» TASK REQUIREMENTS:
Across the data below, how many lines hold "register"? Answer with that number and nothing else.

(Stored items)
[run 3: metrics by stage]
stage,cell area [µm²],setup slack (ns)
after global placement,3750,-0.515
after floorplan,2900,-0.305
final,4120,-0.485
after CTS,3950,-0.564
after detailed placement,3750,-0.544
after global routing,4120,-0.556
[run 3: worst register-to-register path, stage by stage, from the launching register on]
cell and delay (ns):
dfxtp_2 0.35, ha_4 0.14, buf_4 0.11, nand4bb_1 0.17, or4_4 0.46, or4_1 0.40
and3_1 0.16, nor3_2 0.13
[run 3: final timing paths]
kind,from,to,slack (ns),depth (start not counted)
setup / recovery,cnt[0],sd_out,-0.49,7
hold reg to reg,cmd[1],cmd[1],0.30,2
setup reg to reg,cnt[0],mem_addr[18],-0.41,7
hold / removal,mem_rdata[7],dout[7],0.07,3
## config.mk

```make
export PLATFORM = sky130hd
export DESIGN_NAME = raster_timing_gen
export DESIGN_NICKNAME = d
export VERILOG_FILES = /design/src/rtl/rtg_pkg.sv /design/src/rtl/rtg_regfile.sv /design/src/rtl/rtg_counter.sv /design/src/rtl/rtg_window.sv /design/src/rtl/raster_timing_gen.sv
export SDC_FILE = /design/constraint.sdc
export NUM_CORES = 1
export LEC_CHECK = 0
export BUFFER_PORTS_ARGS = -buffer_cell sky130_fd_sc_hd__buf_2
export CAP_MARGIN = 40
export CELL_PAD_IN_SITES_DETAIL_PLACEMENT = 2
export CELL_PAD_IN_SITES_GLOBAL_PLACEMENT = 2
export CORE_ASPECT_RATIO = 1.1
export CORE_MARGIN = 5
export CORE_UTILIZATION = 44
export CTS_BUF_LIST = sky130_fd_sc_hd__clkbuf_16
export DETAILED_ROUTE_END_ITERATION = 10
export GPL_TIMING_DRIVEN = 0
export PLACE_DENSITY = 0.95
export SLEW_MARGIN = 10
export SYNTH_ARGS = -nofsm -noshare
export SYNTH_HDL_FRONTEND = slang
export SYNTH_SLANG_ARGS = --single-unit
```

## constraint.sdc

```tcl
create_clock -name clk -period 6.16 [get_ports clk]
set_input_delay 1.232 -clock clk [delete_from_list [all_inputs] [get_ports clk]]
set_output_delay 1.232 -clock clk [all_outputs]
set_load 0.01 [all_outputs]
```

## src/rtl/rtg_pkg.sv

```systemverilog
package rtg_pkg;
  localparam int ADDR_W = 4;
  localparam int NREG   = 15;

  typedef enum logic [ADDR_W-1:0] {
    RG_HTOT = 4'd0,  RG_HSW  = 4'd1,  RG_HBS  = 4'd2,  RG_HDS  = 4'd3,
    RG_HDE  = 4'd4,  RG_HBE  = 4'd5,  RG_HCS  = 4'd6,  RG_VTOT = 4'd7,
    RG_VSW  = 4'd8,  RG_VBS  = 4'd9,  RG_VDS  = 4'd10, RG_VDE  = 4'd11,
    RG_VBE  = 4'd12, RG_VCS  = 4'd13, RG_VCE  = 4'd14
  } reg_id_e;

  // fixed offsets between register value and true position
  localparam int OFS_HTOT  = 8;
  localparam int OFS_HSYNC = 8;
  localparam int OFS_HBORD = 12;
  localparam int OFS_HDISP = 18;
  localparam int OFS_HCUR  = 17;
  localparam int OFS_VERT  = 1;

  typedef enum int {
    W_HS = 0, W_HB = 1, W_HD = 2, W_HC = 3,
    W_VS = 4, W_VB = 5, W_VD = 6, W_VC = 7
  } win_e;
  localparam int NWIN = 8;
endpackage

```

## src/rtl/rtg_regfile.sv

```systemverilog
module rtg_regfile
  import rtg_pkg::*;
#(
  parameter int DW = 12
) (
  input  logic                          clk,
  input  logic                          rst,
  input  logic                          we,
  input  logic [ADDR_W-1:0]             addr,
  input  logic [DW-1:0]                 wdata,
  input  logic                          load,
  output logic [NREG-1:0][DW-1:0]       active
);
  logic [NREG-1:0][DW-1:0] shadow;

  for (genvar i = 0; i < NREG; i++) begin : g_reg
    localparam logic [DW-1:0] MASK =
      (i == int'(RG_HTOT)) ? ~DW'(3) :
      ((i >= int'(RG_HSW)) && (i <= int'(RG_HBE))) ? ~DW'(1) : '1;

    always_ff @(posedge clk) begin
      if (rst) begin
        shadow[i] <= '0;
      end else if (we && addr == ADDR_W'(i)) begin
        shadow[i] <= wdata & MASK;
      end
    end

    always_ff @(posedge clk) begin
      if (rst) begin
        active[i] <= '0;
      end else if (load) begin
        active[i] <= shadow[i];
      end
    end
  end
endmodule

```

## src/rtl/rtg_counter.sv

```systemverilog
module rtg_counter #(
  parameter int W = 13
) (
  input  logic         clk,
  input  logic         rst,
  input  logic         clr,
  input  logic         step,
  input  logic [W-1:0] last,
  output logic [W-1:0] cnt,
  output logic         wrap
);
  assign wrap = step && (cnt >= last);

  always_ff @(posedge clk) begin
    if (rst || clr) begin
      cnt <= '0;
    end else if (step) begin
      cnt <= wrap ? '0 : cnt + W'(1);
    end
  end
endmodule

```

## src/rtl/rtg_window.sv

```systemverilog
module rtg_window #(
  parameter int W = 13
) (
  input  logic [W-1:0] pos,
  input  logic [W-1:0] lo,
  input  logic [W-1:0] hi,
  output logic         open
);
  assign open = (pos >= lo) && (pos < hi);
endmodule

```

## src/rtl/raster_timing_gen.sv

```systemverilog
module raster_timing_gen
  import rtg_pkg::*;
#(
  parameter int DW    = 12,
  parameter int CUR_W = 16,
  localparam int CW   = DW + 1
) (
  input  logic              clk,
  input  logic              rst,
  input  logic              cfg_we,
  input  logic [ADDR_W-1:0] cfg_addr,
  input  logic [DW-1:0]     cfg_wdata,
  input  logic              video_run,
  input  logic              hsync_neg,
  input  logic              vsync_neg,
  output logic              hsync,
  output logic              vsync,
  output logic              border_en,
  output logic              disp_en,
  output logic              cursor_win,
  output logic              frame_pulse,
  output logic [CW-1:0]     pix_x,
  output logic [CW-1:0]     pix_y
);
  logic [NREG-1:0][DW-1:0] cfg;
  logic                    load;
  logic [CW-1:0]           hc, vc;
  logic                    h_wrap, v_wrap;
  logic [CW-1:0]           h_last, v_last;
  logic [CW-1:0]           win_pos [NWIN];
  logic [CW-1:0]           win_lo  [NWIN];
  logic [CW-1:0]           win_hi  [NWIN];
  logic [NWIN-1:0]         win_open;
  logic [CW-1:0]           hds_pos, vds_pos, hcur_lo;

  // shadow/active register set; adopt new geometry at frame wrap or when idle
  assign load = !video_run || v_wrap;

  rtg_regfile #(.DW(DW)) u_regs (
    .clk(clk), .rst(rst), .we(cfg_we), .addr(cfg_addr),
    .wdata(cfg_wdata), .load(load), .active(cfg)
  );

  function automatic logic [CW-1:0] ext(input logic [DW-1:0] v);
    return {1'b0, v};
  endfunction

  assign h_last  = ext(cfg[RG_HTOT]) + CW'(OFS_HTOT - 1);
  assign v_last  = ext(cfg[RG_VTOT]);
  assign hds_pos = ext(cfg[RG_HDS]) + CW'(OFS_HDISP);
  assign vds_pos = ext(cfg[RG_VDS]) + CW'(OFS_VERT);
  assign hcur_lo = ext(cfg[RG_HCS]) + CW'(OFS_HCUR);

  rtg_counter #(.W(CW)) u_hcnt (
    .clk(clk), .rst(rst), .clr(!video_run), .step(video_run),
    .last(h_last), .cnt(hc), .wrap(h_wrap)
  );

  rtg_counter #(.W(CW)) u_vcnt (
    .clk(clk), .rst(rst), .clr(!video_run), .step(h_wrap),
    .last(v_last), .cnt(vc), .wrap(v_wrap)
  );

  // window bounds, all relative to the sync leading edge
  always_comb begin
    win_pos[W_HS] = hc; win_lo[W_HS] = '0;
    win_hi[W_HS]  = ext(cfg[RG_HSW]) + CW'(OFS_HSYNC);
    win_pos[W_HB] = hc; win_lo[W_HB] = ext(cfg[RG_HBS]) + CW'(OFS_HBORD);
    win_hi[W_HB]  = ext(cfg[RG_HBE]) + CW'(OFS_HBORD);
    win_pos[W_HD] = hc; win_lo[W_HD] = hds_pos;
    win_hi[W_HD]  = ext(cfg[RG_HDE]) + CW'(OFS_HDISP);
    win_pos[W_HC] = hc; win_lo[W_HC] = hcur_lo;
    win_hi[W_HC]  = hcur_lo + CW'(CUR_W);
    win_pos[W_VS] = vc; win_lo[W_VS] = '0;
    win_hi[W_VS]  = ext(cfg[RG_VSW]) + CW'(OFS_VERT);
    win_pos[W_VB] = vc; win_lo[W_VB] = ext(cfg[RG_VBS]) + CW'(OFS_VERT);
    win_hi[W_VB]  = ext(cfg[RG_VBE]) + CW'(OFS_VERT);
    win_pos[W_VD] = vc; win_lo[W_VD] = vds_pos;
    win_hi[W_VD]  = ext(cfg[RG_VDE]) + CW'(OFS_VERT);
    win_pos[W_VC] = vc; win_lo[W_VC] = ext(cfg[RG_VCS]) + CW'(OFS_VERT);
    win_hi[W_VC]  = ext(cfg[RG_VCE]) + CW'(OFS_VERT);
  end

  for (genvar w = 0; w < NWIN; w++) begin : g_win
    rtg_window #(.W(CW)) u_win (
      .pos(win_pos[w]), .lo(win_lo[w]), .hi(win_hi[w]), .open(win_open[w])
    );
  end

  logic disp_next;
  assign disp_next = video_run && win_open[W_HD] && win_open[W_VD];

  always_ff @(posedge clk) begin
    if (rst) begin
      hsync       <= 1'b0;
      vsync       <= 1'b0;
      border_en   <= 1'b0;
      disp_en     <= 1'b0;
      cursor_win  <= 1'b0;
      frame_pulse <= 1'b0;
      pix_x       <= '0;
      pix_y       <= '0;
    end else begin
      hsync       <= (video_run && win_open[W_HS]) ^ hsync_neg;
      vsync       <= (video_run && win_open[W_VS]) ^ vsync_neg;
      border_en   <= video_run && win_open[W_HB] && win_open[W_VB];
      disp_en     <= disp_next;
      cursor_win  <= video_run && win_open[W_HC] && win_open[W_VC];
      frame_pulse <= video_run && (hc == '0) && (vc == '0);
      pix_x       <= disp_next ? hc - hds_pos : '0;
      pix_y       <= disp_next ? vc - vds_pos : '0;
    end
  end
endmodule

```

==> flow_summary.json <==
{
  "status": "finished, final reports clean",
  "period_share_pct": 81.2,
  "r2r_start": "u_regs.active[144]",
  "power.total_mw": 6.16,
  "rows": 88,
  "clk_latency_ns": 0.64,
  "rr_worst_depth": 11,
  "hold_depth": 2,
  "dr_total_vias": 23100,
  "drive_gt1_share_pct": 7.98,
  "synth_top_area_share_pct": 34.7,
  "hold_class": "flip-flop to flip-flop",
  "ctsResizeCount": 0,
  "synth_nets": 2813,
  "cts_root_buf": "clkbuf_16",
  "synth_cell_types": 73,
  "min_to": "u_regs.shadow[100]",
  "powerDensity_nw_per_um2": 234,
  "worstHoldStart": "u_regs.shadow[100]",
  "grt_pass1_vias": 25400,
  "globalRouteMet2Util_pct": 67.2,
  "cp-end-kind": "flip-flop",
  "drv_slew": 0,
  "clkTransAtPathRegs_ns": 0.07,
  "die_area_um2": 57600,
  "dpl.hpwl_mm": 74.0,
  "cellLeakagePower_nw": 10.3,
  "crit_fanout": 5,
  "nets": 2938,
  "dieHeight_um": 251,
  "wl_per_cell_um": 37.9,
  "clk_path_buf_depth": 3,
  "ys.flop_type": "dfxtp_1",
  "synth-edff-count": 0,
  "ys_ff_latch": 404,
  "yosysMostFrequentCell": "dfxtp_1",
  "use_met3_pct": 8.79,
  "cts_setup_buffers": 0,
  "critPathLaunchType": "flip-flop",
  "final.setup.tns_ns": 0,
  "min_period_ns": 5.00,
  "setup_slack_ns": 1.16,
  "coreArea_um2": 52400,
  "criticalPathCategory": "flip-flop to flip-flop",
  "synthArstFlopShare_pct": 0,
  "syn-instance-count": 2581,
  "io_pins": 54,
  "cp.arrival_ns": 5.55,
  "final_cell_area_um2": 26400,
  "setup_viol": 0,
  "tightest_slew_ns": 1.14,
  "area.growth.synth_to_final_pct": 13.3,
  "reg2reg_slack_ns": 1.16,
  "grt_usage_pct": 39.1,
  "grt_pass1_wl_mm": 171,
  "cts.sinks": 404,
  "ys.warnings.count": 0,
  "ys_seq_area_share_pct": 34.7,
  "start_util_pct": 44.4,
  "pre_cts_slack_ns": 1.71,
  "routed_wl_mm": 130,
  "synth.area.top_cells": "dfxtp_1 (35%), mux2i_1 (12%), ha_1 (11%)",
  "yosys.area.top_type": "dfxtp_1",
  "hold_viol_final": 0,
  "drt_iter0_drc": 2204,
  "drtAntennaViolNets": 0,
  "dpl-instance-area_um2": 24700,
  "cts_tree": "yes",
  "grt_remaining_overflow": 0,
  "ir_worst_vdd_mv": 0.315,
  "gp_congestion": 0.900,
  "finish.utilization_pct": 50.3,
  "viasPerCell": 6.76,
  "first_pass_iters": 5,
  "skew_ns": 0.0324,
  "hold_slack_ns": 0.480,
  "drv_cap": 0,
  "grt_max_degree": 14,
  "drc_errors": 0,
  "netlist_top_cells_count": "dfxtp_1 (404), nand2b_1 (360), mux2i_1 (278)",
  "synth_area_um2": 23300,
  "grt_busiest_layer": "met2",
  "cts_hold_buffers": 0,
  "cts_buffers": 46,
  "syn_avg_cell_area_um2": 9.02,
  "dpl.cell_count": 3326,
  "grt_setup_unrepaired": "no",
  "grt.met1_usage_pct": 41.3,
  "port_buffers": 49,
  "fmax_ghz": 0.200,
  "max_slew_margin_pct": 22.4,
  "antenna_found_initial": 7,
  "regToRegEndpoint": "border_en",
  "die_x_um": 229,
  "fin_cells": 3422,
  "crit_required_ns": 6.71,
  "htreeDepth": 2
}
## critical path, stage by stage, from the launching register on
cell	delay (ns)
dfxtp_1	0.44
ha_1	0.25
nand3_1	0.19
nor2_1	0.32
and3_1	0.28
and3_1	0.25
nand3_1	0.12
ha_1	0.33
a2111oi_0	0.98
o211ai_1	0.51
a221oi_1	0.89
o211a_1	0.34
--- src/rtl/hic_seq.sv ---
module hic_seq (
  input  logic clk,
  input  logic rst_n,
  input  logic supply_ok,
  input  logic enable,
  input  logic stop_ok,
  input  logic idle_hit,
  output logic waiting,
  output logic linked
);
  import hic_pkg::*;

  hic_state_e state_q;
  hic_state_e state_d;

  always_comb begin
    state_d = state_q;
    if (!supply_ok) begin
      state_d = ST_LOCK;
    end else begin
      unique case (state_q)
        ST_LOCK: state_d = enable ? ST_WAIT : ST_OFF;
        ST_OFF:  if (enable) state_d = ST_WAIT;
        ST_WAIT: begin
          if (!enable)                  state_d = ST_OFF;
          else if (stop_ok || idle_hit) state_d = ST_LINK;
        end
        ST_LINK: if (!enable) state_d = ST_OFF;
        default: state_d = ST_LOCK;
      endcase
    end
  end

  always_ff @(posedge clk or negedge rst_n) begin
    if (!rst_n) begin
      state_q <= ST_LOCK;
    end else begin
      state_q <= state_d;
    end
  end

  assign waiting = (state_q == ST_WAIT);
  assign linked  = (state_q == ST_LINK);
endmodule

--- src/rtl/hotplug_connect_ctrl.sv ---
module hotplug_connect_ctrl #(
  parameter int unsigned IDLE_CYCLES = 11875
) (
  input  logic clk,
  input  logic rst_n,
  input  logic supply_ok,
  input  logic enable,
  input  logic bp_scl,
  input  logic bp_sda,
  input  logic cd_scl,
  input  logic cd_sda,
  output logic connect,
  output logic precharge_en,
  output logic ready
);
  import hic_pkg::*;

  logic [LINES-1:0] raw_lines;
  logic [LINES-1:0] sync_lines;
  logic             stop_ok;
  logic             idle_hit;
  logic             waiting;
  logic             linked;

  assign raw_lines = {cd_sda, cd_scl, bp_sda, bp_scl};

  hic_sync2 #(.W(LINES)) u_sync (
    .clk   (clk),
    .rst_n (rst_n),
    .d     (raw_lines),
    .q     (sync_lines)
  );

  hic_bus_watch #(.IDLE_CYCLES(IDLE_CYCLES)) u_watch (
    .clk      (clk),
    .rst_n    (rst_n),
    .lines    (sync_lines),
    .clear    (~waiting),
    .stop_ok  (stop_ok),
    .idle_hit (idle_hit)
  );

  hic_seq u_seq (
    .clk       (clk),
    .rst_n     (rst_n),
    .supply_ok (supply_ok),
    .enable    (enable),
    .stop_ok   (stop_ok),
    .idle_hit  (idle_hit),
    .waiting   (waiting),
    .linked    (linked)
  );

  // supply loss drops the link without waiting for an edge
  assign connect      = linked & supply_ok;
  assign ready        = connect;
  assign precharge_en = ~connect;
endmodule

--- config.mk ---
export PLATFORM = sky130hd
export DESIGN_NAME = hotplug_connect_ctrl
export DESIGN_NICKNAME = d
export VERILOG_FILES = /design/src/rtl/hic_pkg.sv /design/src/rtl/hic_sync2.sv /design/src/rtl/hic_bus_watch.sv /design/src/rtl/hic_seq.sv /design/src/rtl/hotplug_connect_ctrl.sv
export SDC_FILE = /design/constraint.sdc
export NUM_CORES = 1
export LEC_CHECK = 0
export BUFFER_PORTS_ARGS = -buffer_cell sky130_fd_sc_hd__buf_2
export CAP_MARGIN = 15
export CORE_ASPECT_RATIO = 0.75
export CORE_MARGIN = 2
export CORE_UTILIZATION = 50
export CTS_CLUSTER_DIAMETER = 50
export DETAILED_ROUTE_END_ITERATION = 6
export HOLD_SLACK_MARGIN = 0.1
export PLACE_DENSITY = 0.76
export SYNTH_ARGS = -nofsm -noshare
export SYNTH_HDL_FRONTEND = slang
export SYNTH_SLANG_ARGS = --single-unit
export TNS_END_PERCENT = 20
--- constraint.sdc ---
create_clock -name clk -period 2.9 [get_ports clk]
set_input_delay 0.435 -clock clk [delete_from_list [all_inputs] [get_ports clk]]
set_output_delay 0.435 -clock clk [all_outputs]
set_load 0.01 [all_outputs]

» SOLUTION TO THIS EXERCISE:
4